The reason is practical: .NET objects can have complex internal structures — circular references, deep hierarchies, etc. Creating deep copies of these objects for every function call would be prohibitively expensive.

The Three Rules

To summarize, there are three categories to understand:

  1. Primitive types (Integer, Decimal, Date, Text, Code, etc.) — these are copied by default. You need var to pass by reference.
  2. Record types — these behave like classic AL types and are also copied by default. You need var to pass by reference.
  3. .NET-backed types (JsonObject, HttpClient, HttpResponseMessage, etc.) — these are always passed by reference, whether you specify var or not.

Erik recommends that even though var is technically unnecessary for .NET-backed types, you should still add it for readability. It signals to the reader of your code that you intend to modify the parameter and helps communicate how the function works.

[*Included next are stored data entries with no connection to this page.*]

What follows belongs to an exercise in optimizing a design on an open flow for small area; a production flow would make more cautious choices. Function was checked by simulation only, so behaviour that the tests miss may differ from the original. Power figures rest on the tool's default switching activity, not on a simulated workload.

==> run M: inputs <==
Design addr_gen_top, start of the top module:
module addr_gen_top (
    input  logic                          clk,
    input  logic                          reset_n,
    input  logic [4:0]                    ctrl,
    input  logic [3:0]                    step,
    input  logic [36-1:0]         sync_in,
    output logic [36*8-1:0] rd_lane_addr,
    output logic [36*8-1:0] wr_lane_addr,
    output logic [36-1:0]         wr_lane_strobe,
    output logic [10-1:0]           rd_frame_addr,
    output logic [10-1:0]           wr_frame_addr
);
clock: 5.0 ns
lec_check: 0
cap_margin: 10
core_margin: 2
core_utilization: 60
cts_buf_list: sky130_fd_sc_hd__clkbuf_4 sky130_fd_sc_hd__clkbuf_8
gpl_timing_driven: 0
slew_margin: 10
standard.sh (not shown) runs the stock make flow with config.mk's settings and CLKGATE_MAP_FILE= SYNTH_SCRIPT=/design/flow/synth_recipe.tcl, a recipe that flattens the netlist after the stock synthesis.
==> flow/flow/run.sh <==
#!/bin/bash
# ORFS layout as the standard.sh runs it, with three changes:
#  - synthesis maps with an area-oriented ABC script (flow/area.abc) and
#    without ORFS's full/half-adder extraction;
#  - the I/O ports get the smallest buffer (buf_1);
#  - everything else (floorplan, place, CTS, route) is standard.
set -euo pipefail
here=$(pwd)
export MY_ABC_SCRIPT=$here/flow/area.abc
export BUFFER_PORTS_ARGS="-buffer_cell sky130_fd_sc_hd__buf_1"
# drop the buffers yosys inserted before placement (the ports get their own)
export REMOVE_ABC_BUFFERS=1
sed -e "s|SYNTH_SCRIPT=[^ ]*|SYNTH_SCRIPT=$here/flow/synth.tcl ADDER_MAP_FILE=|" standard.sh > my_standard.sh
bash my_standard.sh > flow_make.log 2>&1
==> flow/flow/area.abc <==
strash
&get -n
&deepsyn -T 120
&put
dch -f
map -a
strash
dch -f
amap
==> flow/flow/synth.tcl <==
# The standard flow's synthesis script (synth_recipe.tcl) with one change: the final ABC
# mapping call uses the area-oriented script named by $MY_ABC_SCRIPT.
proc synth {args} { yosys synth -nofsm -noshare {*}$args }
proc abc {args} {
  set i [lsearch -exact $args -script]
  if {$i >= 0 && [info exists ::env(MY_ABC_SCRIPT)]} {
    set args [lreplace $args [expr {$i + 1}] [expr {$i + 1}] $::env(MY_ABC_SCRIPT)]
    puts "abc with script $::env(MY_ABC_SCRIPT)"
  }
  yosys abc {*}$args
}
source $::env(SCRIPTS_DIR)/synth.tcl
# left out here: clear keep_hierarchy, flatten, clean up, hide names made inside functions, write 1_2_yosys.v
==> run Y: changes against run M <==
--- a/flow/flow/run.sh
+++ b/flow/flow/run.sh
@@ -1,7 +1,2 @@
 #!/bin/bash
-# ORFS layout as the standard.sh runs it, with three changes:
-#  - synthesis maps with an area-oriented ABC script (flow/area.abc) and
-#    without ORFS's full/half-adder extraction;
-#  - the I/O ports get the smallest buffer (buf_1);
-#  - everything else (floorplan, place, CTS, route) is standard.
 set -euo pipefail
--- a/flow/config.mk
+++ b/flow/config.mk
@@ -8,5 +8,5 @@
 export CAP_MARGIN = 10
-export CORE_MARGIN = 2
-export CORE_UTILIZATION = 60
+export CORE_AREA = 2 2 308 74
 export CTS_BUF_LIST = sky130_fd_sc_hd__clkbuf_4 sky130_fd_sc_hd__clkbuf_8
+export DIE_AREA = 0 0 310 76
 export GPL_TIMING_DRIVEN = 0
==> run A: changes against run M <==
--- a/flow/flow/run.sh
+++ b/flow/flow/run.sh
@@ -1,7 +1,2 @@
 #!/bin/bash
-# ORFS layout as the standard.sh runs it, with three changes:
-#  - synthesis maps with an area-oriented ABC script (flow/area.abc) and
-#    without ORFS's full/half-adder extraction;
-#  - the I/O ports get the smallest buffer (buf_1);
-#  - everything else (floorplan, place, CTS, route) is standard.
 set -euo pipefail
==> flow/flow/area.abc (replaced) <==
strash
&get -n
&deepsyn -T 120
&put
dch -f
map
--- a/flow/config.mk
+++ b/flow/config.mk
@@ -8,6 +8,7 @@
 export CAP_MARGIN = 10
-export CORE_MARGIN = 2
-export CORE_UTILIZATION = 60
+export CORE_AREA = 2 2 308 74
 export CTS_BUF_LIST = sky130_fd_sc_hd__clkbuf_4 sky130_fd_sc_hd__clkbuf_8
+export DIE_AREA = 0 0 310 76
 export GPL_TIMING_DRIVEN = 0
+export SETUP_SLACK_MARGIN = 0.2
 export SLEW_MARGIN = 10
==> metrics.md <==
| Metric | Value |
|---|---|
| Die outline width | `310 um` |
| Fraction of the mapped netlist area in compound gates | `16.8%` |
| Synth top area cells | `dfrtp_1 23%, buf_4 16%, nand2_1 12%` |
| Mapped Cells | `1561` |
| Die H | `76 um` |
| Synth Area in XOR/XNOR | `10.4%` |
| Largest family of logic cells by synthesized area | `simple AND/OR/NAND/NOR gates` |
| Status | `no timing/DRC/antenna violations` |
| Multiplexer area fraction after synthesis | `0.115%` |
| Yosys top cell area share | `23.5%` |
That was run A.
==> metrics.md <==
| Metric | Value |
|---|---|
| Mapped Cells | `1426` |
| Synth Area in XOR/XNOR | `0%` |
| Error msg | `[ERROR PPL-0024] Number of IO pins (679) exceeds maximum number of available positions (454). Increase the die perimeter from 510.44um to 923.44um.` |
| Status | `did not finish` |
| Die outline width | `128 um` |
| Stopped at | `I/O pin placement` |
| Synth top area cells | `dfrtp_1 25%, buf_4 17%, nor2_1 12%` |
| Die H | `128 um` |
That was run M.
==> metrics.md <==
| Metric | Value |
|---|---|
| Synth Area in XOR/XNOR | `0%` |
| Die outline width | `310 um` |
| Setup WS post-layout | `-0.268 ns` |
| Final setup fails | `11` |
| Largest family of logic cells by synthesized area | `compound AO/OA/AOI/OAI gates` |
| Status | `complete, but fails checks` |
| SO Viols | `negative setup slack` |
That was run Y.

==> trial 5: inputs <==
Another version of the RTL of addr_gen_top (not shown whole).
==> flow/config.mk <==
export PLATFORM = sky130hd
export DESIGN_NAME = addr_gen_top
export DESIGN_NICKNAME = addr_gen_top
export VERILOG_FILES = /design/flow/design.v
export SDC_FILE = /design/flow/constraint.sdc
export NUM_CORES = 4
export LEC_CHECK = 0
export CAP_MARGIN = 10
export CORE_AREA = 2 2 298 62
export CTS_BUF_LIST = sky130_fd_sc_hd__clkbuf_4 sky130_fd_sc_hd__clkbuf_8
export DIE_AREA = 0 0 300 64
export GPL_TIMING_DRIVEN = 1
export SETUP_SLACK_MARGIN = 0.1
export SLEW_MARGIN = 10
==> flow/constraint.sdc <==
create_clock -name core_clock -period 5.0 [get_ports {clk}]
set_input_delay 1.0000 -clock core_clock [delete_from_list [all_inputs] [get_ports {clk}]]
set_output_delay 1.0000 -clock core_clock [all_outputs]
set_load 0.01 [all_outputs]
==> flow/flow/run.sh <==
#!/bin/bash
# ORFS layout as the standard.sh runs it, with these changes:
#  - synthesis maps with a delay-oriented ABC script (flow/area.abc) on the
#    logic as the RTL gives it, without ORFS's full/half-adder extraction;
#  - the I/O ports get the smallest buffer (buf_1);
#  - everything else (floorplan, place, CTS, route) is standard.
set -euo pipefail
here=$(pwd)
export MY_ABC_SCRIPT=$here/flow/area.abc
export BUFFER_PORTS_ARGS="-buffer_cell sky130_fd_sc_hd__buf_1"
# drop the buffers yosys inserted before placement (the ports get their own)
export REMOVE_ABC_BUFFERS=1
sed -e "s|SYNTH_SCRIPT=[^ ]*|SYNTH_SCRIPT=$here/flow/synth.tcl ADDER_MAP_FILE=|" standard.sh > my_standard.sh
bash my_standard.sh > flow_make.log 2>&1
==> flow/flow/area.abc <==
strash
dch -f
map
Scripts as last shown in full above: flow/flow/synth.tcl
==> trial 3: changes against trial 5 <==
--- a/flow/flow/run.sh
+++ b/flow/flow/run.sh
@@ -2,6 +2,7 @@
 # ORFS layout as the standard.sh runs it, with these changes:
-#  - synthesis maps with a delay-oriented ABC script (flow/area.abc) on the
+#  - synthesis maps with ABC's &nf mapper (flow/area.abc) on the
 #    logic as the RTL gives it, without ORFS's full/half-adder extraction;
 #  - the I/O ports get the smallest buffer (buf_1);
-#  - everything else (floorplan, place, CTS, route) is standard.
+#  - CTS runs with ORFS's arguments but without dummy loads;
+#  - everything else (floorplan, place, route) is standard.
 set -euo pipefail
@@ -12,2 +13,4 @@
 export REMOVE_ABC_BUFFERS=1
+# ORFS's own CTS arguments (cts.tcl) plus -dont_use_dummy_load
+export CTS_ARGS="-sink_clustering_enable -repair_clock_nets -buf_list {sky130_fd_sc_hd__clkbuf_4 sky130_fd_sc_hd__clkbuf_8} -dont_use_dummy_load"
 sed -e "s|SYNTH_SCRIPT=[^ ]*|SYNTH_SCRIPT=$here/flow/synth.tcl ADDER_MAP_FILE=|" standard.sh > my_standard.sh
==> flow/flow/area.abc (replaced) <==
strash
&get -n
&st
&dch -f
&nf -p
&put
--- a/flow/config.mk
+++ b/flow/config.mk
@@ -8,5 +8,5 @@
 export CAP_MARGIN = 10
-export CORE_AREA = 2 2 298 62
+export CORE_AREA = 2 2 298 68
 export CTS_BUF_LIST = sky130_fd_sc_hd__clkbuf_4 sky130_fd_sc_hd__clkbuf_8
-export DIE_AREA = 0 0 300 64
+export DIE_AREA = 0 0 300 70
 export GPL_TIMING_DRIVEN = 1
==> build 19: changes against trial 5 <==
--- a/flow/flow/run.sh
+++ b/flow/flow/run.sh
@@ -5,3 +5,4 @@
 #  - the I/O ports get the smallest buffer (buf_1);
-#  - everything else (floorplan, place, CTS, route) is standard.
+#  - CTS runs with ORFS's arguments but without dummy loads;
+#  - everything else (floorplan, place, route) is standard.
 set -euo pipefail
@@ -12,2 +13,4 @@
 export REMOVE_ABC_BUFFERS=1
+# ORFS's own CTS arguments (cts.tcl) plus -dont_use_dummy_load
+export CTS_ARGS="-sink_clustering_enable -repair_clock_nets -buf_list {sky130_fd_sc_hd__clkbuf_4 sky130_fd_sc_hd__clkbuf_8} -dont_use_dummy_load"
 sed -e "s|SYNTH_SCRIPT=[^ ]*|SYNTH_SCRIPT=$here/flow/synth.tcl ADDER_MAP_FILE=|" standard.sh > my_standard.sh
--- a/flow/config.mk
+++ b/flow/config.mk
@@ -8,5 +8,5 @@
 export CAP_MARGIN = 10
-export CORE_AREA = 2 2 298 62
+export CORE_AREA = 2 2 298 68
 export CTS_BUF_LIST = sky130_fd_sc_hd__clkbuf_4 sky130_fd_sc_hd__clkbuf_8
-export DIE_AREA = 0 0 300 64
+export DIE_AREA = 0 0 300 70
 export GPL_TIMING_DRIVEN = 1
==> notes.md <==
metric	build 19	trial 3	trial 5
Part of the total power dissipated in the clock network	8.2%	7.5%	10.0%
Number of cells after detailed placement	2433	2101	2394
Number of antenna violations at the first check in global routing	0	0	1
Setup Buffers After CTS	0	1	0
Period minus WS final	4730 ps	4780 ps	4750 ps
Clock transition at the register clock pins on the worst setup and hold paths after CTS	70 ps	110 ps	100 ps
Power Combinational	3.78 mW	4.06 mW	3.81 mW
Cell area after placement	0.0117 mm^2	0.0115 mm^2	0.0116 mm^2
DRT Wirelength	43800 um	42600 um	42900 um
Starting DRT DRC Count	1375	1330	1808
Power density over cell area	431 mW/mm^2	455 mW/mm^2	439 mW/mm^2
Final setup margin	275 ps	223 ps	246 ps
Least-Margin Pin Slew	950 ps	1230 ps	1140 ps
End of the worst register-to-register path	u_counters.rd_base[7]$_DFFE_PN0P_	u_rd_bank.base_q[5]$_DFFE_PN0P_	u_counters.rd_frame_addr[8]$_DFFE_PN0P_
Hold Worst Slack	482 ps	499 ps	503 ps
Most frequent cell after synthesis	nand2_1	buf_4	nand2_1
Cell internal pwr	2.09 mW	2.35 mW	2.15 mW
Setup slack of the worst register-to-register path	3260 ps	3120 ps	3200 ps
Number of global-route vias before repair	11300	9817	11200
Outcome	no timing/DRC/antenna violations	no timing/DRC/antenna violations	no timing/DRC/antenna violations

separate check: timing with driven ports:
Ports are ideal in the flow. The routed layouts listed here were re-timed in OpenROAD. Step 1 (the two cells are an assumption about what drives the block):
set clk [get_ports {clk}]
set_driving_cell -lib_cell sky130_fd_sc_hd__clkbuf_16 $clk
set_driving_cell -lib_cell sky130_fd_sc_hd__buf_2 [delete_from_list [all_inputs] $clk]
Step 2 moves the port delays by t, midway between the first and last clock arrival at a register: inputs arrive t later, outputs are due t later. That takes back most of the time a late clock gives input paths. a / b / c = no drivers / after step 1 / after step 2; a / b = the first two.
| run | shift t [ns] | setup slack, ns | slew at the worst register clock pin (ns) |
|---|---|---|---|
| run Y | 0.450 | -0.268 / -0.309 / 0.141 | 0.12 / 0.12 |
| run A | 0.450 | 0.337 / 0.296 / 0.746 | 0.12 / 0.12 |
| trial 5 | 0.434 | 0.246 / 0.203 / 0.638 | 0.11 / 0.11 |
| trial 3 | 0.424 | 0.223 / 0.181 / 0.605 | 0.11 / 0.11 |
| build 19 | 0.436 | 0.275 / 0.234 / 0.670 | 0.10 / 0.10 |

Bonus: The Dangers of Overusing var

Erik points out a cautionary example from the base application — the Type Helper codeunit. Look at functions like UrlEncode and UrlDecode:

var
    t1, t2 : Text;
begin
    t1 := 'https://www.hougaard.com/something';
    t2 := t.UrlEncode(t1);
    OnAfterEncoding(t1, t2);
end;

These functions are marked with var on their input parameter, meaning they both return the encoded value and modify the input parameter with the encoded version. Unless you read the source code, you might not realize that t1 gets overwritten — which can lead to double-encoding bugs and other subtle issues.

This is a great example of why blindly adding var to everything is dangerous. It can create confusing, hard-to-debug side effects.

Bonus: Watch Your Event Parameters

Another thing to be aware of: when using AL code actions to generate integration event subscribers, the generated parameters do not include var by default:

[IntegrationEvent(false, false)]
local procedure OnAfterEncoding(t1: Text; t2: Text)
begin
end;

If you want subscribers to be able to modify the parameters, you need to manually add var to the appropriate parameters. Think carefully about which parameters should be modifiable — perhaps you want t1 to be changeable but not t2. The auto-generated code won’t make this decision for you.

Conclusion

The var keyword in AL is deceptively simple on the surface but carries significant implications for how your code behaves. The key takeaways are: primitive types and records follow the documented rules (copied by default, passed by reference with var), but .NET-backed types like JsonObject and HttpClient are always by reference regardless. Use var intentionally — add it when you need it, include it on .NET types for readability, but don’t slap it on everything or you risk creating confusing side effects like those found in the Type Helper codeunit.